Assignment: Where the line containing "localparam logic [7:0] CTL_RR0 = 8'h11;" appears in the records below, begin there and output each line verbatim through the last line.

Input data:

File: src/sv/lfr_pkg.sv
package lfr_pkg;

	// receiver phase codes
	localparam logic [2:0] PH_HUNT  = 3'd0;
	localparam logic [2:0] PH_FLAG  = 3'd1;
	localparam logic [2:0] PH_ADDR  = 3'd2;
	localparam logic [2:0] PH_CTRL  = 3'd3;
	localparam logic [2:0] PH_SETOK = 3'd4;
	localparam logic [2:0] PH_DATA  = 3'd5;

	// frame kinds, as reported in frame_type
	localparam logic [1:0] KIND_SET = 2'd0;
	localparam logic [1:0] KIND_I0  = 2'd1;
	localparam logic [1:0] KIND_I1  = 2'd2;

	// control bytes
	localparam logic [7:0] CTL_SET = 8'h08;
	localparam logic [7:0] CTL_I0  = 8'h80;
	localparam logic [7:0] CTL_I1  = 8'hC0;
	localparam logic [7:0] CTL_UA  = 8'h06;
	localparam logic [7:0] CTL_RR0 = 8'h11;
	localparam logic [7:0] CTL_RR1 = 8'h01;

	// configuration register indexes
	localparam logic [7:0] REG_STATION_ADDRESS = 8'd0;
	localparam logic [7:0] REG_FLAG_VALUE      = 8'd1;

	localparam logic [7:0] STATION_ADDRESS_RST = 8'h03;
	localparam logic [7:0] FLAG_VALUE_RST      = 8'h5C;

	localparam int unsigned REPLY_LEN = 5;

	// one reply request from the parser to the reply generator
	typedef struct packed {
		logic       ok;
		logic [1:0] kind;
	} reply_req_t;

	function automatic logic [7:0] kind_control(input logic [1:0] kind);
		case (kind)
			KIND_I0: kind_control = CTL_I0;
			KIND_I1: kind_control = CTL_I1;
			default: kind_control = CTL_SET;
		endcase
	endfunction

	function automatic logic [7:0] reply_control(input logic [1:0] kind);
		case (kind)
			KIND_I0: reply_control = CTL_RR0;
			KIND_I1: reply_control = CTL_RR1;
			default: reply_control = CTL_UA;
		endcase
	endfunction

endpackage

Answer box:
	localparam logic [7:0] CTL_RR0 = 8'h11;
	localparam logic [7:0] CTL_RR1 = 8'h01;

	// configuration register indexes
	localparam logic [7:0] REG_STATION_ADDRESS = 8'd0;
	localparam logic [7:0] REG_FLAG_VALUE      = 8'd1;

	localparam logic [7:0] STATION_ADDRESS_RST = 8'h03;
	localparam logic [7:0] FLAG_VALUE_RST      = 8'h5C;

	localparam int unsigned REPLY_LEN = 5;

	// one reply request from the parser to the reply generator
	typedef struct packed {
		logic       ok;
		logic [1:0] kind;
	} reply_req_t;

	function automatic logic [7:0] kind_control(input logic [1:0] kind);
		case (kind)
			KIND_I0: kind_control = CTL_I0;
			KIND_I1: kind_control = CTL_I1;
			default: kind_control = CTL_SET;
		endcase
	endfunction

	function automatic logic [7:0] reply_control(input logic [1:0] kind);
		case (kind)
			KIND_I0: reply_control = CTL_RR0;
			KIND_I1: reply_control = CTL_RR1;
			default: reply_control = CTL_UA;
		endcase
	endfunction

endpackage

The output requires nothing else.